Below is a listing. Write out exactly its lines between the one holding "cells_unflattened: 6532" and the one holding "path_buffers: 2", inclusive.
——————————
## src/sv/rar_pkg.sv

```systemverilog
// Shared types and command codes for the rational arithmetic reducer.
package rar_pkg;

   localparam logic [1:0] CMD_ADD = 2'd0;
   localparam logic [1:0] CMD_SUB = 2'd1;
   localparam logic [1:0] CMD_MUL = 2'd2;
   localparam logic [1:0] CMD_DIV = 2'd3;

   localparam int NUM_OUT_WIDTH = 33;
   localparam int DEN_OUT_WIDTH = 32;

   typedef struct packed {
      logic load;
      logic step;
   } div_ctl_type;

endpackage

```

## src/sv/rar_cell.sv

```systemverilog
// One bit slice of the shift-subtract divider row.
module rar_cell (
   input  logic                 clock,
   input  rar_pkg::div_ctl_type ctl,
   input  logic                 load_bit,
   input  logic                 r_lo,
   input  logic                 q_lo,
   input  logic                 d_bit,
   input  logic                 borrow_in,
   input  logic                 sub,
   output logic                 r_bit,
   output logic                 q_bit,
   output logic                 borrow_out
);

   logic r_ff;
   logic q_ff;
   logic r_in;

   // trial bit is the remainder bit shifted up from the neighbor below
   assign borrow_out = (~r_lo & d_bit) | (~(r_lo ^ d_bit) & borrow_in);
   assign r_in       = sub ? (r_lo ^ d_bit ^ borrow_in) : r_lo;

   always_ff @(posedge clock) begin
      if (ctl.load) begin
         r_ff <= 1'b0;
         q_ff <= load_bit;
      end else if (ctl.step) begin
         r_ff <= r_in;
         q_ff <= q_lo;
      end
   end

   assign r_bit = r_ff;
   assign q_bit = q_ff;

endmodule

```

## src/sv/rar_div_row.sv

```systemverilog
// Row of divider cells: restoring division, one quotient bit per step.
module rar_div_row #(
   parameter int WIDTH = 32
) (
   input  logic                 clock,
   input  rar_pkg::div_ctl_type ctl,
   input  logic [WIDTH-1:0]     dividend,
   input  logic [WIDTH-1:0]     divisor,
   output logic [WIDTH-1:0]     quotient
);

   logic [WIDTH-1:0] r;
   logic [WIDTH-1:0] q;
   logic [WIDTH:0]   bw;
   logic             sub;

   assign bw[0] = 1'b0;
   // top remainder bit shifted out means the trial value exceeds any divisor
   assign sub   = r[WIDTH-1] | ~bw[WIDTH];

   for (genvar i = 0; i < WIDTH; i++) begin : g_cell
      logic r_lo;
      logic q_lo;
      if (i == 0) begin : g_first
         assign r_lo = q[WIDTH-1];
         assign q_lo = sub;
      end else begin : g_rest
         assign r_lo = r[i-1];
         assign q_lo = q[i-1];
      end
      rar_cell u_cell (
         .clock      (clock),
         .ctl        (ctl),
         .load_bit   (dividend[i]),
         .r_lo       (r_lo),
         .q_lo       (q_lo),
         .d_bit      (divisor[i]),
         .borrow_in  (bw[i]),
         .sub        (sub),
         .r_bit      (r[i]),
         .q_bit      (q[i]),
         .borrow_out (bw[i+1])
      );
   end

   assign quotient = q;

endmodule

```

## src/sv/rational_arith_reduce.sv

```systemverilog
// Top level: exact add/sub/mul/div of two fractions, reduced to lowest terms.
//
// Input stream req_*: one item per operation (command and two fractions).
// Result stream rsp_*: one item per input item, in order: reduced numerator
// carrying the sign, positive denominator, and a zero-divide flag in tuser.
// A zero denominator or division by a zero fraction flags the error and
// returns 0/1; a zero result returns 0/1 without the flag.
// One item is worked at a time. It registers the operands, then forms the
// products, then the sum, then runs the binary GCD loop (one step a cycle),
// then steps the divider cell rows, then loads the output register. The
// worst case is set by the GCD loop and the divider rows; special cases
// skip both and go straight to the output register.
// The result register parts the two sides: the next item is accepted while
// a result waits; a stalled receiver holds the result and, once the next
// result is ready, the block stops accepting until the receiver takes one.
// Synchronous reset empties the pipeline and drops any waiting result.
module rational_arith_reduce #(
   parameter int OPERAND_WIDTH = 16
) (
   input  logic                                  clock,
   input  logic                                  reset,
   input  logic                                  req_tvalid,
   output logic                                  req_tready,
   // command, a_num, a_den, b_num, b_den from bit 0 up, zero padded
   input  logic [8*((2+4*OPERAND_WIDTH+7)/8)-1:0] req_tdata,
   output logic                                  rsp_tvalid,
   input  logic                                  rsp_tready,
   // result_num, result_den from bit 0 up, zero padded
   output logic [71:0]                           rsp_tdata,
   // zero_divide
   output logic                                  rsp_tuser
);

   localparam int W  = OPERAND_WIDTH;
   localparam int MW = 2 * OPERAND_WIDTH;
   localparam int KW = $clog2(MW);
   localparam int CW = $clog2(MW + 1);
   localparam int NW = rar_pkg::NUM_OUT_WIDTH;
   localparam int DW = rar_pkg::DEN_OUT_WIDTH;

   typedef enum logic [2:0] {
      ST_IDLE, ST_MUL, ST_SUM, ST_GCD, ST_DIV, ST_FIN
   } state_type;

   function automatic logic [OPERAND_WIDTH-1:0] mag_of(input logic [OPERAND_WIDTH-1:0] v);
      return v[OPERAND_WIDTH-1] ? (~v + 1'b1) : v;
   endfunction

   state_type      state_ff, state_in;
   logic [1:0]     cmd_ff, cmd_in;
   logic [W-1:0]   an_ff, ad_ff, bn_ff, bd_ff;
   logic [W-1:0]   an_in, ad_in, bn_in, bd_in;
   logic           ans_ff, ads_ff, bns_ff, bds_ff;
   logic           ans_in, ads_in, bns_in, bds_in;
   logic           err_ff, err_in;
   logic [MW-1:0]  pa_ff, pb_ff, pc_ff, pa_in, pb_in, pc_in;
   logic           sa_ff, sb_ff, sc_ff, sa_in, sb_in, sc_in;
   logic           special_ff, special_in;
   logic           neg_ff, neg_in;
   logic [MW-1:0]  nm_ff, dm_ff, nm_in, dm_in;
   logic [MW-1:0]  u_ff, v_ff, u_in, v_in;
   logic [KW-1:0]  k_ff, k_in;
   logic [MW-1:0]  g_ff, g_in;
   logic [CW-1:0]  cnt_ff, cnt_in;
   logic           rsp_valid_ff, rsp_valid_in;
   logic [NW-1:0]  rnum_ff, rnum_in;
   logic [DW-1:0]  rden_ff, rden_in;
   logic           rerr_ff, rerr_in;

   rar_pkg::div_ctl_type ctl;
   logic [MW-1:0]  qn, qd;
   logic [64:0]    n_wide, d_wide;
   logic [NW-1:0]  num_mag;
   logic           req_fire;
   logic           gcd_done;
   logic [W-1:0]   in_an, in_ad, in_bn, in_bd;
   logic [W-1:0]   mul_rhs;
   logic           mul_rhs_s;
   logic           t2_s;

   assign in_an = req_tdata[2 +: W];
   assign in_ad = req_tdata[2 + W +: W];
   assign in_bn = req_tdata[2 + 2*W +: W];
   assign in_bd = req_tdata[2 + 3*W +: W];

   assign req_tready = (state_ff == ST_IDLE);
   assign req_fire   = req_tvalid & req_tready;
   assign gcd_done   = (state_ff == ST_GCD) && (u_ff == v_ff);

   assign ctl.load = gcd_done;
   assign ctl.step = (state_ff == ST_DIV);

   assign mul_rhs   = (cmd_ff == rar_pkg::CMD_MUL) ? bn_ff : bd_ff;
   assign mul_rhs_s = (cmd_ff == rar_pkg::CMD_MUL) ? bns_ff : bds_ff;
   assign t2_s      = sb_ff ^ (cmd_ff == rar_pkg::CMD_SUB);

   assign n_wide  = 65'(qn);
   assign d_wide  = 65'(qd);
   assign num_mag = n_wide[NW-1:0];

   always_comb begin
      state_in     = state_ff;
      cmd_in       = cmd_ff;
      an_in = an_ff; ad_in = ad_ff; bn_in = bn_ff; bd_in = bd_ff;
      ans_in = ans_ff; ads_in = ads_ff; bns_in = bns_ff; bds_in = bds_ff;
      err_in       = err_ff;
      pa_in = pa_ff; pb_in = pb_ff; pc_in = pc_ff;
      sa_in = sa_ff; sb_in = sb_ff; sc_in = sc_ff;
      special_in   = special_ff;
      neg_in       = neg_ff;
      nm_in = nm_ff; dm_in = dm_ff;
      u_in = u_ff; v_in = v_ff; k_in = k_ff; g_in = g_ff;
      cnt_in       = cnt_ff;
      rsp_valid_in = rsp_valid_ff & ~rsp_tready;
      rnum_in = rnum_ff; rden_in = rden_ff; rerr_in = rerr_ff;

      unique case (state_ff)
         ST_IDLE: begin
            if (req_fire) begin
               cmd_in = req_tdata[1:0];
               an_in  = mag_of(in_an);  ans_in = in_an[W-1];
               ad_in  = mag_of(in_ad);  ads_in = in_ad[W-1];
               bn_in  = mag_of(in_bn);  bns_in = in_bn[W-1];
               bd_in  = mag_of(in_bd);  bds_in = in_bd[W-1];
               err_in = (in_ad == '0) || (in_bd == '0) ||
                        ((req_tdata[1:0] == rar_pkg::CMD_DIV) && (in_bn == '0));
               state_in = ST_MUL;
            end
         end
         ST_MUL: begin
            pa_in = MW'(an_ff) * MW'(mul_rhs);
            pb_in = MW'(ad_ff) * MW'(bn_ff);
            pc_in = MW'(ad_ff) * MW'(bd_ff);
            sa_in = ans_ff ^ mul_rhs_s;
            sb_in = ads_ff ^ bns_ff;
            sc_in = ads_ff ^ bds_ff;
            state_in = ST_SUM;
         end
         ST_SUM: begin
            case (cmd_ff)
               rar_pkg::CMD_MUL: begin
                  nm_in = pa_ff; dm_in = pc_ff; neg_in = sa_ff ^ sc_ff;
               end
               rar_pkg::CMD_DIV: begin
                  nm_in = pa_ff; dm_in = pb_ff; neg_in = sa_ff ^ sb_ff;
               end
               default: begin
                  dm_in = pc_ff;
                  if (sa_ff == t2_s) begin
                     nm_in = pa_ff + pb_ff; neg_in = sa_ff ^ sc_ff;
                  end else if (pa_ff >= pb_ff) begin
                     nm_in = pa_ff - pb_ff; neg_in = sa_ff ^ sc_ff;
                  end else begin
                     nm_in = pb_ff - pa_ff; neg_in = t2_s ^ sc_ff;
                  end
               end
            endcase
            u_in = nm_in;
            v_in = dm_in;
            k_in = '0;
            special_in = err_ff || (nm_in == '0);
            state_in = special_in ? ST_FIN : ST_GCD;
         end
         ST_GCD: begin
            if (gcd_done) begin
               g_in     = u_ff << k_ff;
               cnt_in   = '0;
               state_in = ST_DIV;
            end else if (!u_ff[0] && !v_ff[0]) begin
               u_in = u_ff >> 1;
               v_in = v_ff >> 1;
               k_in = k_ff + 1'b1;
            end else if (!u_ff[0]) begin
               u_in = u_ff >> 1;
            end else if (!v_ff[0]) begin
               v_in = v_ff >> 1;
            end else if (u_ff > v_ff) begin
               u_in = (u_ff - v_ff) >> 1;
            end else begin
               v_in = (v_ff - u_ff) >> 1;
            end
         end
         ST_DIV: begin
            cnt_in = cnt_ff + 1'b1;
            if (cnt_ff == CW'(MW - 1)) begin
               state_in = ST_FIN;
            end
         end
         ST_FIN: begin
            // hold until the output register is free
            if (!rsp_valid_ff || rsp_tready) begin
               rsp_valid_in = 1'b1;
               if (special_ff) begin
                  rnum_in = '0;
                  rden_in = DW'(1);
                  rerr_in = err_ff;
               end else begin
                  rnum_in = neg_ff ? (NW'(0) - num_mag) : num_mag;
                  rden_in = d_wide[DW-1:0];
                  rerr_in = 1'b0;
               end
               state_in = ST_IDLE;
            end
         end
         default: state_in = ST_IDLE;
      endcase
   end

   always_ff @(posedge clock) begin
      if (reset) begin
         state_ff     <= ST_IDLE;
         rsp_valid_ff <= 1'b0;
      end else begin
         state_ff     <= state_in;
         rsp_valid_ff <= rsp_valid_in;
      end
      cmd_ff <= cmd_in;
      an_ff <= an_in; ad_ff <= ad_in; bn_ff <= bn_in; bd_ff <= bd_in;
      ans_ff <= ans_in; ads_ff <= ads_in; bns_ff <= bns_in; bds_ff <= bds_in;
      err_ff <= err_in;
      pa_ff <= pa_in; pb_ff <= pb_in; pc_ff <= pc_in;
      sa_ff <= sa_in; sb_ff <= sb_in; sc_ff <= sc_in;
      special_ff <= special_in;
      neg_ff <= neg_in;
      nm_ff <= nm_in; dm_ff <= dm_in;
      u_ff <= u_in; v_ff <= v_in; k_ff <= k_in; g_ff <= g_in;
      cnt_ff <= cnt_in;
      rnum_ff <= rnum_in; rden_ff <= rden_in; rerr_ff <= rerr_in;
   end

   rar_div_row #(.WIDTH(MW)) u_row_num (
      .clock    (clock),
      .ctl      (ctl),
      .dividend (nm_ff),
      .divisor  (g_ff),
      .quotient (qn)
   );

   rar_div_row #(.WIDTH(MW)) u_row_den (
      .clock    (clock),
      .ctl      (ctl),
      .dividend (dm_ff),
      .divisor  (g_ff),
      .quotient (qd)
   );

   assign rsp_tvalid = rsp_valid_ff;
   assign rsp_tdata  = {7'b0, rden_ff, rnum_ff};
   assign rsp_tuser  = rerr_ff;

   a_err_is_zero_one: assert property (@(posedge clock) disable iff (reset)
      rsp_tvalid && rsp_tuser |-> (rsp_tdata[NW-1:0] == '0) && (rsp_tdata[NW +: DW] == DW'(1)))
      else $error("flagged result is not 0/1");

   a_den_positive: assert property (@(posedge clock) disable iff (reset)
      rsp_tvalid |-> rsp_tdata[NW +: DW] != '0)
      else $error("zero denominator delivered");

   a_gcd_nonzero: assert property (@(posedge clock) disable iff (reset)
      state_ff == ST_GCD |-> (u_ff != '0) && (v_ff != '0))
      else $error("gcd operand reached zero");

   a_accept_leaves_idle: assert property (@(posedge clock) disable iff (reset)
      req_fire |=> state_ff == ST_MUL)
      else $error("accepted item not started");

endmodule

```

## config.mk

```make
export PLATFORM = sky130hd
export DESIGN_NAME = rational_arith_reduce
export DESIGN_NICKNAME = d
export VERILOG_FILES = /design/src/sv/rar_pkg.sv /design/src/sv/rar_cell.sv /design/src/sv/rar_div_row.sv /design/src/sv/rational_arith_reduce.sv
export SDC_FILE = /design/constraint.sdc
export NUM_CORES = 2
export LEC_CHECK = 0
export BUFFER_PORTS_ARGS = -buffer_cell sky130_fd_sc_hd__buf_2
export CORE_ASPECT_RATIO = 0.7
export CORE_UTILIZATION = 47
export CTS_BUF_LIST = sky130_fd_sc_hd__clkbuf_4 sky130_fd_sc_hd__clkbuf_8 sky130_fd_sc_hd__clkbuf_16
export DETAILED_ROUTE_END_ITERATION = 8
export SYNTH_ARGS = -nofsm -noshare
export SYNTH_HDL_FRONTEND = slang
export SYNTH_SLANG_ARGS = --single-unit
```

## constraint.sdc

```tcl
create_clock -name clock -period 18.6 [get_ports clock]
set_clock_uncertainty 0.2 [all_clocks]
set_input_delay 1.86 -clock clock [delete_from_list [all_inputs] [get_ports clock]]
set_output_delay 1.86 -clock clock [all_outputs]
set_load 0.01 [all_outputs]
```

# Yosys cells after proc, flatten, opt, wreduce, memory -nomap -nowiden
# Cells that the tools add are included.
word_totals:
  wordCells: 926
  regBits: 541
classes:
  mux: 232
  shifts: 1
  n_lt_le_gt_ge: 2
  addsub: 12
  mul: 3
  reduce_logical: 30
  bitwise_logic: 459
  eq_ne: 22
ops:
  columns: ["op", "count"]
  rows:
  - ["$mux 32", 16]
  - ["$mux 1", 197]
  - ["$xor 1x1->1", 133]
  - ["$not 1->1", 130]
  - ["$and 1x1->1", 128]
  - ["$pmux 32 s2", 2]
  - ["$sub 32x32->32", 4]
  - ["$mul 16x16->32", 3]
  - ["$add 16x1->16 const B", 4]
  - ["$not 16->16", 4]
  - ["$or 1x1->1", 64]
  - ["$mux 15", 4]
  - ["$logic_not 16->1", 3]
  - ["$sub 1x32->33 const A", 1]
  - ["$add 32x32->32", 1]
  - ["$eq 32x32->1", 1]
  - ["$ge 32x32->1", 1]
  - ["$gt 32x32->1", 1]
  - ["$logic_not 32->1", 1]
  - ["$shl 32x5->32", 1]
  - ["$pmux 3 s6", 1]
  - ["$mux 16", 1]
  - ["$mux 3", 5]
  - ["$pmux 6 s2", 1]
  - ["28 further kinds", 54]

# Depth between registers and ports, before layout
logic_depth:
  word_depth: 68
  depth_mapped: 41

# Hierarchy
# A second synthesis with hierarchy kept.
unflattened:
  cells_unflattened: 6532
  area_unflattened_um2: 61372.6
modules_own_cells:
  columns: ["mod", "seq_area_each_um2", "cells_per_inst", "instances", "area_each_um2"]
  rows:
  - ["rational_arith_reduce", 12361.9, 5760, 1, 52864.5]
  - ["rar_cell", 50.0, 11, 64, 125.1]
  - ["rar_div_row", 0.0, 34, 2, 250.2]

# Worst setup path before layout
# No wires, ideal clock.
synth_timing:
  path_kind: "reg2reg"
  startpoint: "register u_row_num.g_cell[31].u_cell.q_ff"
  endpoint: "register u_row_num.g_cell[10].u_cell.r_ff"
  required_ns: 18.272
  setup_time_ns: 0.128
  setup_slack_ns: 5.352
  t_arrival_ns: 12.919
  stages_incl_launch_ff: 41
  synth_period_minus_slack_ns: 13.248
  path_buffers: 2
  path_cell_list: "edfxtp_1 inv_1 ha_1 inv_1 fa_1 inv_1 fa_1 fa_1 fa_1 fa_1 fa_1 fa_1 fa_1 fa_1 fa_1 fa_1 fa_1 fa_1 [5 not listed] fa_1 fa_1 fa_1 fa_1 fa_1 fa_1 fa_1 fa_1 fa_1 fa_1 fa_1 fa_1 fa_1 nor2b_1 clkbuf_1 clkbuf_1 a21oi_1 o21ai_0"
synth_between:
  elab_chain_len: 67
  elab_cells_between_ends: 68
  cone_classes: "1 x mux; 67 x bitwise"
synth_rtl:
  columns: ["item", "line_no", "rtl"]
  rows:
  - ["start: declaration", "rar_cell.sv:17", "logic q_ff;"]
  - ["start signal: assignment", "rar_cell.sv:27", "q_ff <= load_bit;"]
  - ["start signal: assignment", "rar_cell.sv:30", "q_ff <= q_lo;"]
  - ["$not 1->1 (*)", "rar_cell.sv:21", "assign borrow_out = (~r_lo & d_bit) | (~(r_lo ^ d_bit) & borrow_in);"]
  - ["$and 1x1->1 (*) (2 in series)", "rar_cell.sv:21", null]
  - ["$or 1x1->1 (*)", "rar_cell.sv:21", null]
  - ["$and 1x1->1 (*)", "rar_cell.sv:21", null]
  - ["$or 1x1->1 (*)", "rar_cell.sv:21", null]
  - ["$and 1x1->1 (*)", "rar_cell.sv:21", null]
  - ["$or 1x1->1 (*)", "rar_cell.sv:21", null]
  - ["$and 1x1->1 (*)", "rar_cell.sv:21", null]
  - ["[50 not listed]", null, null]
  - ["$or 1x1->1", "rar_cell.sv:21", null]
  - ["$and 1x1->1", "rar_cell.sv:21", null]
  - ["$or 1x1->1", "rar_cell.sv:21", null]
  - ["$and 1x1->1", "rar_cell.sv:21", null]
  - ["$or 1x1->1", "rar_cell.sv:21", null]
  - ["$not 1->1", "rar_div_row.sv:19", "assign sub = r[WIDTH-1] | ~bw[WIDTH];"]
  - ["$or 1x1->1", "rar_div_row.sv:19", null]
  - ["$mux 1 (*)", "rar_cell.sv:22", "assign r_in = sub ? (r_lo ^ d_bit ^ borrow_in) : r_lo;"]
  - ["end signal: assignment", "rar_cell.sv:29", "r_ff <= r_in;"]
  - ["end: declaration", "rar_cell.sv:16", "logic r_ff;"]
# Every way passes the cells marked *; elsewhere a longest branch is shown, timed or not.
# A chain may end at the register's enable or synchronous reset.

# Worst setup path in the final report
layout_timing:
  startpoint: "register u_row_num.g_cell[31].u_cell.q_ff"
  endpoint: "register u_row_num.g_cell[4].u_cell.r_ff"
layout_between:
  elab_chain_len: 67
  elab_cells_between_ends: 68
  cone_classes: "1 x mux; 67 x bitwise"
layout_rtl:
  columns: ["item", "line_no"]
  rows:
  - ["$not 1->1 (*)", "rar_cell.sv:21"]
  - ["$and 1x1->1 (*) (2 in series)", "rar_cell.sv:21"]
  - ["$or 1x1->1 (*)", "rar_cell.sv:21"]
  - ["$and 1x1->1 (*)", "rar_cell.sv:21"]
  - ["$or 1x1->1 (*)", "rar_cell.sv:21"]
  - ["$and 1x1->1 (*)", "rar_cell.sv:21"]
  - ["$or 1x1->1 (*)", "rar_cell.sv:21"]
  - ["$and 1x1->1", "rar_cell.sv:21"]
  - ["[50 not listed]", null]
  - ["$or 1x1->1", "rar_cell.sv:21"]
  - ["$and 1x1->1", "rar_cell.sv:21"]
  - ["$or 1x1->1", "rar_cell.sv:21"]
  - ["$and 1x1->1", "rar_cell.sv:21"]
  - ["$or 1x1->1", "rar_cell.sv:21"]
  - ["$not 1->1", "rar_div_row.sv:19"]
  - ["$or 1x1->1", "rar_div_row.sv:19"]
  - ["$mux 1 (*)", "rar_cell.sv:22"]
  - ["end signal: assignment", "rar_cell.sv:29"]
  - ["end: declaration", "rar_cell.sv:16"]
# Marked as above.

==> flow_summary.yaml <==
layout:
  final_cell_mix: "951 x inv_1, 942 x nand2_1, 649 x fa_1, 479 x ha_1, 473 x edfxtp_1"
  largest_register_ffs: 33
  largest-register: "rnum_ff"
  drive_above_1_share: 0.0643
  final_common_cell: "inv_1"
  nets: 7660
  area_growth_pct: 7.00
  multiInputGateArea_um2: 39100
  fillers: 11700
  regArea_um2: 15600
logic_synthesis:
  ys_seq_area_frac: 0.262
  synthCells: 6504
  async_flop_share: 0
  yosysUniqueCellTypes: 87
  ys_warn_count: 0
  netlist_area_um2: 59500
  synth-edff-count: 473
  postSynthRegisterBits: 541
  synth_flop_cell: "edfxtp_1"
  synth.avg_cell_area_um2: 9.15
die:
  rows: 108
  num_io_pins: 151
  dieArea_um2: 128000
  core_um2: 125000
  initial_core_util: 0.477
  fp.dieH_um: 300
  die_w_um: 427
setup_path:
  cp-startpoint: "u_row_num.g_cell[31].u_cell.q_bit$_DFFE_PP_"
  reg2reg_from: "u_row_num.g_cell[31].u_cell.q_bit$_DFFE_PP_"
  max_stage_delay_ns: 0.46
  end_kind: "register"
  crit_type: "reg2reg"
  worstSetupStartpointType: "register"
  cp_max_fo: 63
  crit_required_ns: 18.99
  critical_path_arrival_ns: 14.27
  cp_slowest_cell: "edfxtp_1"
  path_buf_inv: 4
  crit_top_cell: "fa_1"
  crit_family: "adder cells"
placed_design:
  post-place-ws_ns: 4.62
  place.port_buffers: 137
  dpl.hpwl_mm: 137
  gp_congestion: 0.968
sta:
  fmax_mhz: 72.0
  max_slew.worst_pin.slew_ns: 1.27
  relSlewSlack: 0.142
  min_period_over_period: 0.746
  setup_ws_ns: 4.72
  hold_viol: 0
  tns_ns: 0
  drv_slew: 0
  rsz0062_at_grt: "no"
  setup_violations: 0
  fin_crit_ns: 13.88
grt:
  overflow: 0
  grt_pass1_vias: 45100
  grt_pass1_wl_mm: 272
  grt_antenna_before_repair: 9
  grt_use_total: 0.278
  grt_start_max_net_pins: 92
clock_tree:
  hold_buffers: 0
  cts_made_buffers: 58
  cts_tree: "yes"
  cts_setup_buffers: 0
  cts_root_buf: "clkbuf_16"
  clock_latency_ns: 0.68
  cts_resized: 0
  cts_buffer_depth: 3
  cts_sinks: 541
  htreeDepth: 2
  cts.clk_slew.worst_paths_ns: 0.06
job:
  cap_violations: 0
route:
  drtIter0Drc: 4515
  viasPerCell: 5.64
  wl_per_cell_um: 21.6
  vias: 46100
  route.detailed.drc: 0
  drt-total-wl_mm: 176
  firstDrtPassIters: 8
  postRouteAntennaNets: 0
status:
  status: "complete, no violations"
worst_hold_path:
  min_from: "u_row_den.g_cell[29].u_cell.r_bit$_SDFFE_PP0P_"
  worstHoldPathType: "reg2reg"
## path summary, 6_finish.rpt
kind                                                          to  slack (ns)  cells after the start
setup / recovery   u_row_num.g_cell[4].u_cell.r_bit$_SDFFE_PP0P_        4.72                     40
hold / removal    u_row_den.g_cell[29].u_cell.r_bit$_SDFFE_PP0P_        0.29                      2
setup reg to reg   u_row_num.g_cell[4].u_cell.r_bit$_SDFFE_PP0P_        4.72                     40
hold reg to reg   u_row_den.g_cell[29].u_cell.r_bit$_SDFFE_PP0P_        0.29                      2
——————————
_RESULT OF THE EXERCISE:_
  cells_unflattened: 6532
  area_unflattened_um2: 61372.6
modules_own_cells:
  columns: ["mod", "seq_area_each_um2", "cells_per_inst", "instances", "area_each_um2"]
  rows:
  - ["rational_arith_reduce", 12361.9, 5760, 1, 52864.5]
  - ["rar_cell", 50.0, 11, 64, 125.1]
  - ["rar_div_row", 0.0, 34, 2, 250.2]

# Worst setup path before layout
# No wires, ideal clock.
synth_timing:
  path_kind: "reg2reg"
  startpoint: "register u_row_num.g_cell[31].u_cell.q_ff"
  endpoint: "register u_row_num.g_cell[10].u_cell.r_ff"
  required_ns: 18.272
  setup_time_ns: 0.128
  setup_slack_ns: 5.352
  t_arrival_ns: 12.919
  stages_incl_launch_ff: 41
  synth_period_minus_slack_ns: 13.248
  path_buffers: 2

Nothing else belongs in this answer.